A pattern is a regularity in the world, in human-made design, or in abstract ideas. As such, the elements of a pattern repeat in a predictable and logical manner. There exists countless kinds of unclassified patterns, present in everyday nature, fashion, many artistic areas, as well as a connection with mathematics. A geometric pattern is a type of pattern formed of repeating geometric shapes and typically repeated like a wallpaper design.

Any of the senses may directly observe patterns. Conversely, abstract patterns in science, mathematics, or language may be observable only by analysis. Direct observation in practice means seeing visual patterns, which are widespread in nature and in art.
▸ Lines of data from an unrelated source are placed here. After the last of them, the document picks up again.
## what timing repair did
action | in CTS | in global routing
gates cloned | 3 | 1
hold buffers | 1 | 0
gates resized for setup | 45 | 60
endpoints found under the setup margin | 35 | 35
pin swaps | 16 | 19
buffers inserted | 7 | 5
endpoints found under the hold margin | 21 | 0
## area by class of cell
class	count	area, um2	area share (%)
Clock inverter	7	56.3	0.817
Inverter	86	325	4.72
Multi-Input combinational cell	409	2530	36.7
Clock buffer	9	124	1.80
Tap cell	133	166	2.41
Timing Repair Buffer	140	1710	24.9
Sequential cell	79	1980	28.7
## src/rtl/rom_loader.sv

```systemverilog
// rom_loader
//
// Sits between the HPS ioctl download stream and the SDRAM write port. Each
// ROM byte from the HPS becomes one SDRAM write on a toggle handshake.
// ioctl_wait stalls the HPS while that write is outstanding. At the end of
// a download the block decides whether a copier header is present. It then
// derives the payload size, the cartridge read mask and the console type.
//
// Optional feature: define ROM_LOADER_CHECKSUM_EN to build the payload
// checksum accumulators. Without it rom_sum is tied to zero.
//
// Parameters:
//   AW        SDRAM byte-address width
//   HDR_SIZE  copier header length in bytes (power of two below 16384)
//
// Ports:
//   clk_sys         system clock
//   reset           synchronous, active-high reset
//   ioctl_download  high for the whole download
//   ioctl_index     file index; [4:0]==2 marks a Game Gear image
//   ioctl_wr        one-cycle byte strobe
//   ioctl_addr      byte address of ioctl_dout
//   ioctl_dout      byte data
//   ioctl_wait      stall request back to the HPS
//   mem_req         SDRAM write request toggle
//   mem_ack         SDRAM acknowledge toggle (done when equal to mem_req)
//   mem_addr        SDRAM write address
//   mem_din         SDRAM write data
//   rom_size        payload size in bytes, header excluded
//   hdr_skip        copier header present; reads are offset by HDR_SIZE
//   cart_mask       read-address mask
//   gg              Game Gear image
//   oversize        sticky: a byte was dropped for being out of range
//   load_done       one-cycle pulse when the results above are valid
//   rom_sum         payload checksum (zero unless the checksum is built)

module rom_loader #(
  parameter int AW       = 22,
  parameter int HDR_SIZE = 512
) (
  input  logic          clk_sys,
  input  logic          reset,
  input  logic          ioctl_download,
  input  logic [7:0]    ioctl_index,
  input  logic          ioctl_wr,
  input  logic [24:0]   ioctl_addr,
  input  logic [7:0]    ioctl_dout,
  output logic          ioctl_wait,
  output logic          mem_req,
  input  logic          mem_ack,
  output logic [AW-1:0] mem_addr,
  output logic [7:0]    mem_din,
  output logic [AW:0]   rom_size,
  output logic          hdr_skip,
  output logic [AW-1:0] cart_mask,
  output logic          gg,
  output logic          oversize,
  output logic          load_done,
  output logic [15:0]   rom_sum
);

  typedef enum logic [2:0] {
    IDLE,
    WAIT_WR,
    WAIT_ACK,
    DRAIN,
    FINISH
  } state_t;

  // One bit wider than ioctl_addr so that AW up to 25 still compares correctly.
  localparam logic [25:0] ADDR_LIMIT = 26'(1) << AW;
  localparam logic [AW:0] HDR_CNT    = (AW+1)'(HDR_SIZE);
  localparam logic [13:0] HDR_LOW    = 14'(HDR_SIZE);
  localparam logic [AW:0] CNT_ONE    = (AW+1)'(1);

  state_t        state_q;
  state_t        state_d;
  logic          dl_q;
  logic          dl_start;
  logic          dl_end;
  logic          ack_match;
  logic          addr_in_range;
  logic          accept_wr;
  logic          drop_wr;
  logic          complete_wr;
  logic [AW:0]   cnt_q;
  logic [AW:0]   cnt_cand;
  logic          hdr_next;
  logic [AW:0]   size_next;
  logic [AW:0]   size_m1;
  logic [AW-1:0] mask_next;
  logic          fill;
  logic          unused_bits;

  assign dl_start      = ~dl_q & ioctl_download;
  assign dl_end        = dl_q & ~ioctl_download;
  assign ack_match     = (mem_ack == mem_req);
  assign addr_in_range = ({1'b0, ioctl_addr} < ADDR_LIMIT);
  // mem_addr still holds the address of the write being completed.
  assign cnt_cand      = {1'b0, mem_addr} + CNT_ONE;
  assign unused_bits   = ^{ioctl_index[7:5], size_m1[AW]};

  always_ff @(posedge clk_sys) begin
    if (reset) begin
      state_q <= IDLE;
    end else begin
      state_q <= state_d;
    end
  end

  // Next-state and per-cycle control. Download start overrides everything.
  // A strobe that lands together with download end is still taken; the end
  // is then finished off through DRAIN.
  always_comb begin
    state_d     = state_q;
    accept_wr   = 1'b0;
    drop_wr     = 1'b0;
    complete_wr = 1'b0;
    if (dl_start) begin
      state_d = WAIT_WR;
    end else begin
      case (state_q)
        IDLE: begin
          state_d = IDLE;
        end
        WAIT_WR: begin
          if (ioctl_wr && addr_in_range) begin
            accept_wr = 1'b1;
            state_d   = dl_end ? DRAIN : WAIT_ACK;
          end else begin
            drop_wr = ioctl_wr;
            if (dl_end) begin
              state_d = FINISH;
            end
          end
        end
        WAIT_ACK: begin
          // Strobes here break the protocol and are ignored.
          if (ack_match) begin
            complete_wr = 1'b1;
            state_d     = dl_end ? FINISH : WAIT_WR;
          end else if (dl_end) begin
            state_d = DRAIN;
          end
        end
        DRAIN: begin
          if (ack_match) begin
            complete_wr = 1'b1;
            state_d     = FINISH;
          end
        end
        FINISH: begin
          state_d = IDLE;
        end
        default: begin
          state_d = IDLE;
        end
      endcase
    end
  end

  // End-of-download results, computed from the byte count.
  // The mask is (size-1) with every bit below its MSB filled in.
  always_comb begin
    fill      = 1'b0;
    hdr_next  = (cnt_q[13:0] == HDR_LOW) && (cnt_q > HDR_CNT);
    size_next = cnt_q - (hdr_next ? HDR_CNT : '0);
    size_m1   = size_next - CNT_ONE;
    mask_next = '0;
    for (int i = AW - 1; i >= 0; i--) begin
      fill         = fill | size_m1[i];
      mask_next[i] = fill;
    end
    if (size_next == '0) begin
      mask_next = '0;
    end
  end

  // Reset puts mem_req back in line with mem_ack so that no request is left
  // hanging. It also drops ioctl_wait.
  always_ff @(posedge clk_sys) begin
    if (reset) begin
      dl_q       <= 1'b0;
      ioctl_wait <= 1'b0;
      mem_req    <= mem_ack;
      mem_addr   <= '0;
      mem_din    <= '0;
      cnt_q      <= '0;
      rom_size   <= '0;
      hdr_skip   <= 1'b0;
      cart_mask  <= '0;
      gg         <= 1'b0;
      oversize   <= 1'b0;
      load_done  <= 1'b0;
    end else begin
      dl_q      <= ioctl_download;
      load_done <= 1'b0;
      if (dl_start) begin
        cnt_q      <= '0;
        hdr_skip   <= 1'b0;
        cart_mask  <= '0;
        rom_size   <= '0;
        oversize   <= 1'b0;
        ioctl_wait <= 1'b0;
        gg         <= (ioctl_index[4:0] == 5'd2);
      end else begin
        if (accept_wr) begin
          mem_addr   <= ioctl_addr[AW-1:0];
          mem_din    <= ioctl_dout;
          mem_req    <= ~mem_req;
          ioctl_wait <= 1'b1;
        end
        if (drop_wr) begin
          oversize <= 1'b1;
        end
        // Bytes may arrive out of order, so keep the highest end address.
        if (complete_wr) begin
          ioctl_wait <= 1'b0;
          if (cnt_cand > cnt_q) begin
            cnt_q <= cnt_cand;
          end
        end
        if (state_q == FINISH) begin
          hdr_skip  <= hdr_next;
          rom_size  <= size_next;
          cart_mask <= mask_next;
          load_done <= 1'b1;
        end
      end
    end
  end

`ifdef ROM_LOADER_CHECKSUM_EN
  logic [15:0] sum_all_q;
  logic [15:0] sum_hdr_q;
  logic        is_hdr_byte;

  assign is_hdr_byte = (ioctl_addr < 25'(HDR_SIZE));

  // sum_hdr tracks the header bytes alone. They can then be taken out of
  // the total once we know a header was actually present.
  always_ff @(posedge clk_sys) begin
    if (reset) begin
      sum_all_q <= '0;
      sum_hdr_q <= '0;
      rom_sum   <= '0;
    end else if (dl_start) begin
      sum_all_q <= '0;
      sum_hdr_q <= '0;
    end else begin
      if (accept_wr) begin
        sum_all_q <= sum_all_q + {8'h00, ioctl_dout};
        if (is_hdr_byte) begin
          sum_hdr_q <= sum_hdr_q + {8'h00, ioctl_dout};
        end
      end
      if (state_q == FINISH) begin
        rom_sum <= sum_all_q - (hdr_next ? sum_hdr_q : 16'h0000);
      end
    end
  end
`else
  assign rom_sum = 16'h0000;
`endif

endmodule
```

## config.mk

```make
export PLATFORM = sky130hd
export DESIGN_NAME = rom_loader
export DESIGN_NICKNAME = d
export VERILOG_FILES = /design/src/rtl/rom_loader.sv
export SDC_FILE = /design/constraint.sdc
export NUM_CORES = 1
export LEC_CHECK = 0
export BUFFER_PORTS_ARGS = -buffer_cell sky130_fd_sc_hd__buf_2
export CORE_UTILIZATION = 40
export CTS_CLUSTER_SIZE = 28
export DETAILED_ROUTE_END_ITERATION = 10
export GPL_TIMING_DRIVEN = 0
export PLACE_DENSITY = 0.68
export SETUP_SLACK_MARGIN = 0.1
export SLEW_MARGIN = 20
export SYNTH_ARGS = -nofsm -noshare
export SYNTH_HDL_FRONTEND = slang
export SYNTH_SLANG_ARGS = --single-unit
```

## constraint.sdc

```tcl
create_clock -name clk_sys -period 5.7 [get_ports clk_sys]
set_input_delay 0.57 -clock clk_sys [delete_from_list [all_inputs] [get_ports clk_sys]]
set_output_delay 0.57 -clock clk_sys [all_outputs]
set_load 0.005 [all_outputs]
```

### After elaboration in Yosys (flattened, before gate mapping)

Index checks and enable logic that the tools add are counted.

| storage, ports and cells | value |
|---|---|
| register bits | 108 |
| bits of input ports | 46 |
| output and inout bits | 97 |

| operators by class | value |
|---|---|
| $add $sub $neg | 3 |
| order comparisons | 3 |
| equal/unequal tests | 14 |
| mux-type cells | 24 |
| bitwise logic cells | 27 |
| reductions and logical operators | 12 |

Operators by type and width:

| operator | number |
|---|---|
| 25-bit by 23-bit < comparator with 1-bit output (second input constant) | 1 |
| 22-bit by 1-bit adder with 23-bit output (second input constant) | 1 |
| 23-bit by 10-bit greater-than comparator with 1-bit output (second input constant) | 1 |
| 23-bit greater-than comparator | 1 |
| 23-bit logical NOT | 1 |
| 23-bit by 10-bit subtractor with 23-bit output | 1 |
| 22-bit 2-to-1 mux | 1 |
| 22-bit by 1-bit subtractor with 22-bit output (second input constant) | 1 |
| 1-bit OR | 21 |
| 3-bit 2-to-1 mux | 6 |
| 1-bit 2-to-1 mux | 15 |
| 14-bit by 10-bit == test with 1-bit output (second input constant) | 1 |
| 10-bit 2-to-1 mux | 1 |
| 3-bit != test (second input constant) | 3 |
| 3-bit case mux with 3 select lines | 1 |
| 4-bit != test (second input constant) | 2 |
| 3-bit by 2-bit == test with 1-bit output (second input constant) | 2 |
| 2-bit AND reduction | 3 |
| 3-bit AND reduction | 2 |
| 5-bit by 2-bit == test with 1-bit output (second input constant) | 1 |
| 2-bit != test (second input constant) | 2 |
| 1-bit inverter | 4 |
| 2-bit OR reduction | 2 |
| 3-bit by 1-bit == test with 1-bit output (second input constant) | 1 |
| other kinds (6) | 8 |

### Depth between registers and ports, before layout

| logic depth | value |
|---|---|
| depth after elaboration | 27 |
| mapped depth | 16 |
| depth with buffers taken out | 15 |

### Worst setup path before layout

Ideal clock, no wire load.

| timing path | value |
|---|---|
| path type | register to register |
| start point | register cnt_q[2] |
| end point | register cart_mask[0] |
| setup time | 0.138 ns |
| data arrival time | 4.628 ns |
| required time | 5.562 ns |
| setup slack | 0.934 ns |
| stages on the path, launching flop included | 14 |
| path buffers | 1 |
| clock period less this slack | 4.766 ns |
| path through | dfxtp_1 -> clkbuf_1 -> or4_1 -> nor2_1 -> o311ai_0 -> nor4_1 -> ha_1 -> or3b_1 -> o31a_1 -> or4b_4 -> or2_4 -> a2111o_1 -> a2111oi_4 -> a22oi_1 |

| on the way | value |
|---|---|
| cells in the longest elaborated chain, start to end | 27 |

RTL lines:

| element | RTL line | text |
|---|---|---|
| start: declaration | 86 | `logic [AW:0] cnt_q;` |
| start signal: assignment | 220 | `cnt_q <= cnt_cand;` |
| 23-bit by 10-bit greater-than comparator with 1-bit output or 14-bit by 10-bit == test with 1-bit output (tied branches) | 166 | `hdr_next = (cnt_q[13:0] == HDR_LOW) && (cnt_q > HDR_CNT);` |
| 1-bit logical AND (*) | 166 |  |
| via hdr_next | 88 | `logic hdr_next;` |
| 10-bit 2-to-1 mux (*) | 167 | `size_next = cnt_q - (hdr_next ? HDR_CNT : '0);` |
| 23-bit by 10-bit subtractor with 23-bit output (*) | 167 |  |
| 22-bit by 1-bit subtractor with 22-bit output | 168 | `size_m1 = size_next - CNT_ONE;` |
| 1-bit OR (21 in series) | 171 | `fill = fill \| size_m1[i];` |
| 22-bit 2-to-1 mux (*) | 174 | `if (size_next == '0) begin` |
| end signal: assignment | 226 | `cart_mask <= mask_next;` |
| end: declaration | 55 | `output logic [AW-1:0] cart_mask,` |

The timed path passes the listed nets; every way through them passes the cells marked *.
A chain may end at the register's enable or synchronous reset.

### Final worst setup path

| timing path | value |
|---|---|
| start point | register cnt_q[2] |
| end point | register cart_mask[8] |

| on the way | value |
|---|---|
| cells in the longest elaborated chain, start to end | 19 |

RTL lines:

| element | RTL line |
|---|---|
| 23-bit by 10-bit greater-than comparator with 1-bit output or 14-bit by 10-bit == test with 1-bit output (tied branches) | 166 |
| 1-bit logical AND (*) | 166 |
| via hdr_next | 88 |
| 10-bit 2-to-1 mux (*) | 167 |
| 23-bit by 10-bit subtractor with 23-bit output (*) | 167 |
| 22-bit by 1-bit subtractor with 22-bit output | 168 |
| 1-bit OR (13 in series) | 171 |
| 22-bit 2-to-1 mux (*) | 174 |

Marks and branches as above.

==> run metrics <==
largest net degree at the start of global routing=18; Slew Limit Fails=0; Via density=5.435; P&R area growth vs syn=20.85%; fmax=188.9 MHz; Post-CTS Hold Buffers=0; Yosys top cell area share=34.55%; overall routing resource usage=22.87%; first-pass GRT wire length=28,840 um; Skew-Pair Late Insertion Delay=0.37 ns; Clock Sinks=108; Top FF cell, synth=dfxtp_1; drt pass-1 iters=5; Synth area leader=dfxtp_1; Rel. slew slack=31.10%; Post-synth top cells=121 x nand2_1, 107 x dfxtp_1, 87 x a21oi_1, 62 x nor3_1, 44 x nor2_1; Unique masters post-synth=65; #FFs+latches synth=108; CTS H-tree lvls=3; Post-synth ARST share=0%; Comb power frac=5.6%; num rows=45; Worst Path Required=5.92 ns; Max-Cap Viols=0; CORE AREA=0.01515 sq mm; final wirelength=17,980 um; Mapped Cells=797; EDFF count, synth=1; sw frac=23.49%; share of cells above drive strength 1=18.89%; initial antenna violation count=0; Slew @ Worst Pin=1.021 ns; port bufs=123; top-count cell post-synth=nand2_1; part of the Yosys area used for sequential elements=35.04%; Remaining DRCs=0; Final min period=5.295 ns; GPL Wtd Cong=0.9556; Worst setup SP type=flip-flop; Vias=6,201; Routed Antenna Nets=0; Die Wd=126.5 um; worst hold path class=input port to flip-flop; vias in the first global route=5,610; DR WL/cell=15.76 um; crit path kind=flip-flop to flip-flop; ranking of synthesized cells by area=dfxtp_1 35%, nand2_1 7.3%, a21oi_1 7.0%; final worst slack=0.4048 ns; DRT iter0 DRCs=453; switching pwr=0.3552 mW; Hold Violations, Final=0; Ant. Diodes=0; mapped cell area=0.006200 sq mm; final number of setup-violating endpoints=0; Final HPWL DP=13,750 um; Starting Density=40.93%; I/O pin count=143; Num CTS Buffers=9; CTS tree=done; Reg power frac=50.3%; Worst Path Max Fanout=9; Post-Syn Area per Cell=7.779 sq um; status=complete, no violations; Clock Path Buffers=2; VDD IR-drop max=0.2375 mV; RSZ-0062 raised after global routing=false; GRT overflow=0; Critical Path End Type=flip-flop; CTS root buffer=clkbuf_16; share of total power in the clock network=44.0%; placed cells=1,123; synth warn=0; Pwr per Cell Area=201.9 mW/mm^2; internal power=1.157 mW; Min Hold Slack=0.4323 ns; Layout Skew=0.004094 ns; non-filler cells, final=1,141; Die Ht=126.5 um; worst slack at placement=-0.1090 ns; Leak=3.152 nW; Worst Path Arrival=5.52 ns; Worst-path clk slew=0.07 ns; DIE AREA=0.01600 sq mm; Final period util=92.90%; Nets=1,024
==> sequential cells by signal (all words and copies together) (netlist names) <==
| register | count |
|---|---|
| cart_mask | 22 |
| cnt_q | 23 |
| dl_q | 1 |
| gg | 1 |
| hdr_skip | 1 |
| ioctl_wait | 1 |
| load_done | 1 |
| mem_addr | 22 |
| mem_din | 8 |
| mem_req | 1 |
| oversize | 1 |
| rom_size | 23 |
| state_q | 3 |
==> power groups by stage <==
stage | clock network (mW) | logic (mW) | registers [mW]
finish | 0.666 | 0.0851 | 0.761
global route | 0.704 | 0.0945 | 0.762
CTS | 0.680 | 0.0851 | 0.761
detailed placement | 0 | 0.0846 | 0.779
global placement | 0 | 0.0842 | 0.779
floorplan | 0 | 0.0513 | 0.779
==> what timing repair did <==
item / in CTS / in global routing
cloned: 0 / 0
pin swaps: 0 / 2
setup endpoints to repair: 17 / 19
resized for setup: 5 / 5
buffers inserted: 0 / 2
==> through the flow <==
stage	power (mW)	TNS (ns)	utilization [%]	instance area, sq um
finish	1.513	0	49.47	7492
global route	1.560	0	49.47	7492
CTS	1.527	0	49.16	7446
detailed placement	0.8638	-0.6260	46.96	7112
global placement	0.8632	-1.176	46.92	7107
floorplan	0.8299	0	-	6256
==> worst paths after layout <==
check | start | end | slack [ns] | depth (start not counted)
setup / recovery | cnt_q[2] | cart_mask[8] | 0.40 | 13
hold / removal | ioctl_dout[2] | mem_din[2] | 0.43 | 3
setup reg to reg | cnt_q[2] | cart_mask[8] | 0.40 | 13
hold reg to reg | cart_mask[4] | cart_mask[4] | 0.45 | 2
==> area by class of cell <==
| type | instances | area [sq um] |
|---|---|---|
| fillers | 1568 | 7654 |
| multi-input cells | 617 | 3747 |
| clock buffers | 11 | 252.7 |
| well taps | 188 | 235.2 |
| plain buffers | 60 | 292.8 |
| repair buffers | 125 | 630.6 |
| inverters | 27 | 101.3 |
| clock inverters | 5 | 60.06 |
| flip-flops and latches | 108 | 2172 |
==> kinds of logic after synthesis <==
| family | after synthesis | synth area share [%] |
|---|---|---|
| adders and majority gates | 30 | 6.054 |
| buffers and inverters | 87 | 6.357 |
| muxes | 2 | 0.3229 |
| xor gates and xnor gates | 45 | 6.357 |
| and+or+nand+nor | 336 | 26.44 |
| other | 1 | 0.06049 |
| AOI/OAI and AO/OA | 188 | 19.38 |
| DFF | 108 | 35.04 |
==> critical path, stage by stage (launching register included) <==
cell	delay, ns
dfxtp_1	0.30
clkbuf_1	0.19
or4_1	0.66
nor2_2	0.31
o311ai_0	0.27
nor4_2	0.37
ha_1	0.28
or3b_1	0.46
o31a_1	0.35
or4b_4	0.55
or2_4	0.29
a2111o_1	0.52
a211oi_4	0.46
a311oi_1	0.14
==> layer usage <==
metal | GRT usage, % | share of wire (%) | vias to the layer above
met1 | 30.21 | 46 | 2776
met2 | 35.39 | 43 | 247
li1 | - | - | 3136
met4 | 11.20 | 3.4 | 0
met3 | 4.850 | 6.7 | 42
met5 | 0 | 0 | -
==> cell usage in the layout (no fill, tap or decap), types with 8 or more instances in the layout <==
| cell | netlist | final |
|---|---|---|
| nand4_1 | 20 | 20 |
| nor2_1 | 44 | 43 |
| nor3_1 | 62 | 61 |
| clkbuf_1 | 42 | 42 |
| buf_4 | 16 | 18 |
| dfxtp_1 | 107 | 107 |
| conb_1 | 1 | 16 |
| nand2_1 | 121 | 121 |
| nand2b_1 | 8 | 8 |
| nand3_1 | 20 | 19 |
| inv_1 | 27 | 27 |
| buf_2 | 0 | 123 |
| xor2_1 | 8 | 8 |
| o21ai_0 | 24 | 23 |
| a211oi_1 | 20 | 19 |
| xnor2_1 | 37 | 35 |
| ha_1 | 30 | 30 |
| nor4_1 | 15 | 14 |
| clkbuf_16 | 0 | 9 |
| a21oi_1 | 87 | 87 |
| and3_1 | 10 | 10 |
| a21o_1 | 8 | 8 |
Power figures use the tool's default switching activity.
Visual patterns in nature are often chaotic, rarely exactly repeating, and often involve fractals. Natural patterns include spirals, meanders, waves, foams, tilings, cracks, and those created by symmetries of rotation and reflection. Patterns have an underlying mathematical structure; indeed, mathematics can be seen as the search for regularities, and the output of any function is a mathematical pattern. Similarly in the sciences, theories explain and predict regularities in the world.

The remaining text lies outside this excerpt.